Spanish actor, born 1987

Jaime Castro Vioque (born 20 October 1987) is a Spanish actor. He became popular in Spain in the 2000s as television presenter in Club Disney and Zona Disney.

== Biography ==
Born on 20 October 1987 and grew up in Madrid, he has Nigerian ancestry. While Castro had his television debut in 1995 with an appearance in Canguros, he earned recognition for his role as Hakim in the television series Hermanas, aired in 1998. Besides his training as an actor (at the Laboratorio de William Layton in Madrid and at The Bob McAndrew Acting Studio in New York), he also studied Philosophy at the Autonomous University of Madrid.

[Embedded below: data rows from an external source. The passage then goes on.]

==> v17: inputs <==
==> flow/design.v <==
module fp1(sig1, sig2, exp1, exp2, sign1, sign2, signew, expnew, signnew);
input wire [10:0] sig1, sig2; 
input wire [3:0] exp1, exp2;
input wire sign1, sign2;
output wire [21:0] signew;
output wire [4:0] expnew;
output wire signnew;
assign expnew = exp1 + exp2 - 3'b111;
assign signew = sig1 * sig2;
assign signnew = sign1 ^ sign2;
endmodule
module fp2(sig, exp, sign, fp_result, under, over);
input wire [21:0] sig;
input wire [4:0] exp;
input wire sign;
output wire [15:0] fp_result;
output wire under, over;
reg [21:0] tempsig;
reg [4:0] tempexp;
reg underflow;
reg overflow;
always @(*)
begin
	if(sig[20]==1'b0)
		begin
			tempsig = sig >> 1;
			tempexp = exp + 1'b1;
		end
	else 
		begin
			tempsig = sig;
			tempexp = exp;
		end
	if (tempexp > 5'd24) underflow = 1'b1;
	else underflow = 1'b0;
	if (tempexp[4]==1) overflow = 1'b1;
	else overflow =1'b0;
end
assign fp_result = {sign, tempexp[3:0], tempsig[19:9] };
assign under = underflow;
assign over = overflow;
endmodule
module fp_mul(clk, op1, op2, result, under, over);
input wire clk;
input wire [15:0] op1, op2;
output reg [15:0] result;
output reg under, over;
reg [15:0] op1reg, op2reg;
wire [21:0] signew;
wire [4:0] expnew;
wire signnew;
wire [15:0] fp_result;
wire fp_under, fp_over;
always @(posedge clk)
begin
	op1reg <= op1;
	op2reg <= op2;
	result <= fp_result;
	under <= fp_under;
	over <= fp_over;
end
fp1 stage1(.sig1(op1reg[10:0]), .sig2(op2reg[10:0]), .exp1(op1reg[14:11]), .exp2(op2reg[14:11]),
	.sign1(op1reg[15]), .sign2(op2reg[15]), .signew(signew), .expnew(expnew), .signnew(signnew));
fp2 stage2(.sig(signew), .exp(expnew), .sign(signnew), .fp_result(fp_result), .under(fp_under), .over(fp_over));
endmodule
==> flow/run.sh <==
#!/bin/bash
# the make line also repeats each setting of config.mk as NAME=value (left out here)
make -C /OpenROAD-flow-scripts/flow DESIGN_CONFIG=/design/flow/config.mk WORK_HOME=/design/flow/orfs CLKGATE_MAP_FILE= finish
==> flow/config.mk <==
export PLATFORM = sky130hd
export DESIGN_NAME = fp_mul
export DESIGN_NICKNAME = fp_mul
export VERILOG_FILES = /design/flow/design.v
export SDC_FILE = /design/flow/constraint.sdc
export NUM_CORES = 4
export LEC_CHECK = 0
export CAP_MARGIN = 20
export CORE_MARGIN = 2
export CORE_UTILIZATION = 25
export SLEW_MARGIN = 20
==> flow/constraint.sdc <==
create_clock -name core_clock -period 5.15 [get_ports {clk}]
set_input_delay 1.0300 -clock core_clock [delete_from_list [all_inputs] [get_ports {clk}]]
set_output_delay 1.0300 -clock core_clock [all_outputs]
set_load 0.01 [all_outputs]
==> inputs of v21, as changes to v17 <==
ABC_AREA = 1   (was unset)
CORE_UTILIZATION = 72   (was 25)
CTS_CLUSTER_SIZE = 100   (was unset)
==> flow/constraint.sdc (replaced) <==
create_clock -name core_clock -period 4.82 [get_ports {clk}]
set_input_delay 0.9640 -clock core_clock [delete_from_list [all_inputs] [get_ports {clk}]]
set_output_delay 0.9640 -clock core_clock [all_outputs]
set_load 0.01 [all_outputs]
==> impl_metrics.json <==
{
  "outcome": "failed layout checks",
  "path_buffers": 4,
  "yosys-stat-cells": 749,
  "so_faults": "negative setup slack",
  "cp_cell_sequence": "buf_4 > nand2_1 > fa_1 > fa_1 > inv_1 > fa_1 > inv_1 > fa_1 > inv_1 > ha_1 > ha_4 > nand2_1 > nor2_4 > nand2_2 > nor2_2 > nand2_2 > nand3_2 > nand2_2 > nand2_4 > nand2_2 > o21ai_2 > nand2_1 > nor2_1",
  "worstPathArrival_ps": 5170,
  "final.setup.worst_slack_ps": -90.9,
  "setup_viol": 9,
  "skew_ps": 9.63,
  "tightest_slew_ps": 445
}
(the above is from v21)
==> impl_metrics.json <==
{
  "outcome": "complete, no violations",
  "yosys-stat-cells": 566,
  "cp_cell_sequence": "buf_4 > clkbuf_16 > and2_1 > fa_1 > ha_2 > fa_1 > inv_2 > fa_1 > fa_1 > inv_1 > ha_1 > o21a_1 > o21a_1 > o211ai_1 > a21boi_2 > o31ai_4 > buf_6 > a21boi_0 > a211oi_2",
  "worstPathArrival_ps": 5180,
  "skew_ps": 5.26,
  "tightest_slew_ps": 432,
  "final.setup.worst_slack_ps": 189,
  "setup_viol": 0
}
(the above is from v17)

==> 12-08 <==
// fp_mul: RTL as listed in full above, without the edits since
Settings: LEC_CHECK=0, CAP_MARGIN=20, CORE_MARGIN=2, CORE_UTILIZATION=66, CTS_CLUSTER_SIZE=35, SLEW_MARGIN=20; clock period 4.96 ns.
run.sh (not shown) runs the stock make flow with config.mk's settings and CLKGATE_MAP_FILE=.
==> 04-24 (differences from 12-08) <==
- ABC_AREA: default -> 1
- CORE_UTILIZATION: 66 -> 71
- CTS_CLUSTER_SIZE: 35 -> default
==> flow/constraint.sdc (replaced) <==
create_clock -name core_clock -period 1.59 [get_ports {clk}]
set_input_delay 0.3180 -clock core_clock [delete_from_list [all_inputs] [get_ports {clk}]]
set_output_delay 0.3180 -clock core_clock [all_outputs]
set_load 0.01 [all_outputs]
==> 11-22 (differences from 12-08) <==
- ABC_AREA: default -> 1
- CORE_UTILIZATION: 66 -> 68
- CTS_CLUSTER_SIZE: 35 -> 74
- HOLD_SLACK_MARGIN: default -> -0.09
- SETUP_SLACK_MARGIN: default -> -0.06
==> flow/constraint.sdc (replaced) <==
create_clock -name core_clock -period 5.01 [get_ports {clk}]
set_input_delay 1.0020 -clock core_clock [delete_from_list [all_inputs] [get_ports {clk}]]
set_output_delay 1.0020 -clock core_clock [all_outputs]
set_load 0.01 [all_outputs]
==> 08-23 (differences from 12-08) <==
- CELL_PAD_IN_SITES_DETAIL_PLACEMENT: default -> 0
- CORE_ASPECT_RATIO: default -> 0.83
- CORE_UTILIZATION: 66 -> 61
- CTS_CLUSTER_DIAMETER: default -> 43
- CTS_CLUSTER_SIZE: 35 -> 99
- SLEW_MARGIN: 20 -> 35
- TNS_END_PERCENT: default -> 70
==> flow/constraint.sdc (replaced) <==
create_clock -name core_clock -period 5.04 [get_ports {clk}]
set_input_delay 1.0080 -clock core_clock [delete_from_list [all_inputs] [get_ports {clk}]]
set_output_delay 1.0080 -clock core_clock [all_outputs]
set_load 0.01 [all_outputs]
==> notes <==
08-23 finished with negative setup slack left. 11-22 produced a clean layout. 12-08 finished with negative setup slack left. 04-24 aborted during clock tree synthesis.
Combinational power: 11-22 is lower than 12-08 (about 22%).
The lowest die area belongs to 04-24, the highest to 08-23.
Final cell count: 11-22 > 08-23 > 12-08.
Between 12-08 and 11-22, the lower utilization is in 11-22 (gap 8.5 points).
In 08-23 the total power is larger than in 11-22, by 15%.
==> figures <==
Outcome: 08-23 failed layout checks; 04-24 stopped before the end; 11-22 no timing/DRC/antenna violations; 12-08 failed layout checks
Stage where the flow stopped: 08-23 -; 04-24 clock tree synthesis; 11-22 -; 12-08 -
Layout check failures: 08-23 negative setup slack; 04-24 -; 11-22 -; 12-08 negative setup slack
Sequential cell fraction of total power: 08-23 11.9%; 04-24 -; 11-22 13.8%; 12-08 11.5%
Total of cells resized after clock tree synthesis: 08-23 56; 04-24 -; 11-22 0; 12-08 59
Unrepaired setup endpoints after global routing: 08-23 yes; 04-24 -; 11-22 -; 12-08 yes
Portion of the post-synthesis area used by sequential elements: 08-23 18.6%; 04-24 17.5%; 11-22 17.5%; 12-08 18.6%
Number of combinational gates with multiple inputs: 08-23 382; 04-24 -; 11-22 474; 12-08 382
Maximum number of pins on one net before global-route repair: 08-23 17; 04-24 -; 11-22 19; 12-08 18
Number of antenna-violating nets in the routed design: 08-23 0; 04-24 -; 11-22 0; 12-08 0
CTS tree: 08-23 done; 04-24 -; 11-22 done; 12-08 done
Yosys synthesis chip area: 08-23 0.00537 mm2; 04-24 0.00574 mm2; 11-22 0.00574 mm2; 12-08 0.00537 mm2
Total Power: 08-23 4.49 mW; 04-24 -; 11-22 3.89 mW; 12-08 4.81 mW
Post-synth cell types: 08-23 53; 04-24 34; 11-22 34; 12-08 53

==> run a: inputs <==
RTL: the design.v shown in full above, as it stands there.
export LEC_CHECK = 0
export ABC_AREA = 1
export CAP_MARGIN = 20
export CELL_PAD_IN_SITES_DETAIL_PLACEMENT = 0
export CORE_ASPECT_RATIO = 0.83
export CORE_MARGIN = 2
export CORE_UTILIZATION = 67
export CTS_CLUSTER_DIAMETER = 46
export CTS_CLUSTER_SIZE = 73
export SLEW_MARGIN = 35
export TNS_END_PERCENT = 70
create_clock -name core_clock -period 5.04 [get_ports {clk}]
==> run b: changes against run a <==
CORE_MARGIN = 10   (was 2)
CORE_UTILIZATION = 39   (was 67)
CTS_CLUSTER_DIAMETER = 300   (was 46)
CTS_CLUSTER_SIZE = 99   (was 73)
SETUP_SLACK_MARGIN = -0.25   (was default)
==> Flow_metrics.wiki <==
== Metrics ==
{| class="wikitable"
! Metric !! Value
|-
| Status || complete, no violations
|-
| Multi-input gate area in the final layout || 3970 sq um
|-
| Clock-cell share || approximately 1.2%
|-
| Share of the clock period used by the worst path after layout || 95.3%
|-
| Die Outline Area || between 9000 and 10000 sq um
|-
| Capture point of the critical path || result[4]
|-
| Crit-path cells || nand2_1 > inv_1 > fa_1 > fa_1 > fa_1 > fa_1 > inv_1 > fa_1 > inv_1 > ha_4 > nand2_2 > inv_1 > a21oi_2 > nand2_1 > nand2_2 > nand4_1 > nand2_4 > buf_12 > nor2_1 > a31oi_2
|-
| Routed wire length || 13000 um
|-
| Combinational group share of total power || 80.0%
|-
| Num rows || 30
|-
| CP Launch Point || op2reg[5]
|-
| Total vias in the final route || approximately 4700
|-
| Slew at the pin closest to its max-slew limit || 0.451 ns
|}
# the run above: run a

==> Flow_metrics.wiki <==
== Metrics ==
{| class="wikitable"
! Metric !! Value
|-
| Crit-path cells || nand2_1 > inv_1 > fa_1 > fa_1 > fa_1 > fa_1 > inv_1 > fa_1 > inv_1 > ha_1 > nand2_2 > inv_1 > a21oi_1 > nand2_1 > nand2_1 > nand3_2 > nand2_2 > nand2_4 > nand2_1 > o21ai_2 > nor2_1 > nor2_1
|-
| Routed wire length || 12200 um
|-
| Multi-input gate area in the final layout || 3870 sq um
|-
| CP Launch Point || op1reg[2]
|-
| Status || complete, no violations
|-
| Combinational group share of total power || 75.2%
|-
| Slew at the pin closest to its max-slew limit || 0.410 ns
|-
| Num rows || ~40
|}
# the run above: run b

No activity file was given, so power comes from the tool's default toggle rates.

Castro earned popularity in Spain as presenter of the Club Disney show, which he joined in 2000. Castro hosted the show until 2007, when it has already been rebranded as Zona Disney. Years later, Castro would resume his activity as television presenter by co-hosting, together with Jimmy Barnatán, the Atresmedia show Los remakers. Besides his career in television, Castro, a member of the fourth promotion of the Joven Compañía Nacional de Teatro Clásico, has also a career as stage actor, performing in stage plays such as La dama boba or El banquete.

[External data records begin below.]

== north ==
// apb_top
module apb_top #(
    parameter DATA_WD = 8,
    parameter ADDR_WD = 8 
) (
    input                         clk,
    input                         rst_n,
    input [DATA_WD + ADDR_WD : 0] cmd_in,
    input                         cmd_vld,
    output                        cmd_rdy,
    output                        read_vld,
    output [DATA_WD - 1 : 0]      read_data
);
    wire psel,penable,pwrite,pready;
    wire [DATA_WD - 1 : 0] pwdata;
    wire [ADDR_WD - 1 : 0] paddr;
    wire [DATA_WD - 1 : 0] prdata;
   apb_master  #(
              .DATA_WD(DATA_WD),
              .ADDR_WD(ADDR_WD)
            )u_apb_master(
              .clk(clk),
              .rst_n(rst_n),
              .cmd_in(cmd_in),
              .cmd_vld(cmd_vld),
              .prdata(prdata),
              .pready(pready),
              .cmd_rdy(cmd_rdy),
              .psel(psel),
              .penable(penable),
              .pwrite(pwrite),
              .paddr(paddr),
              .pwdata(pwdata),
              .read_vld(read_vld),
              .read_data(read_data)
            );
   apb_slave  #(
             .DATA_WD(DATA_WD),
             .ADDR_WD(ADDR_WD)
           )u_apb_slave(
             .clk(clk),
             .rst_n(rst_n),
             .psel(psel),
             .penable(penable),
             .pwrite(pwrite),
             .paddr(paddr),
  ...
Size in the first run: ~3600 cells after synthesis, ~2100 flip-flops, roughly 0.079 sq mm of cells after synthesis.
clock: 3.73 ns
lec_check: 0
cap_margin: 20
core_margin: 2
core_utilization: 72
place_density: 0.95
slew_margin: 20
run.sh (not shown) runs the stock make flow with config.mk's settings and CLKGATE_MAP_FILE=.
north did not make it past 5_1_grt, where a tool error ended it.
--- input diff north..south ---
==> flow/config.mk <==
export PLATFORM = sky130hd
export DESIGN_NAME = apb_top
export DESIGN_NICKNAME = apb_top
export VERILOG_FILES = /design/flow/design.v
export SDC_FILE = /design/flow/constraint.sdc
export NUM_CORES = 4
export LEC_CHECK = 0
export ABC_AREA = 1
export CAP_MARGIN = 20
export CORE_MARGIN = 2
export CORE_UTILIZATION = 40
export HOLD_SLACK_MARGIN = 0.24
export SLEW_MARGIN = 20
==> flow/constraint.sdc <==
create_clock -name core_clock -period 6.0 [get_ports {clk}]
set_input_delay 1.2000 -clock core_clock [delete_from_list [all_inputs] [get_ports {clk}]]
set_output_delay 1.2000 -clock core_clock [all_outputs]
set_load 0.01 [all_outputs]
south went all the way through synthesis, placement and routing and the layout is clean on timing, DRC and antenna.
The run showing the smaller global placement routability congestion is south.
Effective utilization at floorplan in south is 32 points lower than in north
south against north: pre-CTS setup slack +1.98 ns, synthesized area +about 8%, number of standard cells reported by yosys +130%, area inside the core boundary +0.10 sq mm, final HPWL from detailed placement -about 3.7%.
Looking at register share after synthesis, south sits below north.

After performances in television series such as Divinos, Como el perro y el gato, Hospital Central and El comisario, Castro joined the cast of the 7th season of the Antena 3's popular series Los hombres de Paco (aired in 2009) to play Nelson, an unexperienced police officer. He also performed in the prison escape television series La fuga (aired on Telecinco in 2012); she played the role of Ander, one of the inmates. Afterwards, Castro landed a minor role in American period drama series Still Star-Crossed.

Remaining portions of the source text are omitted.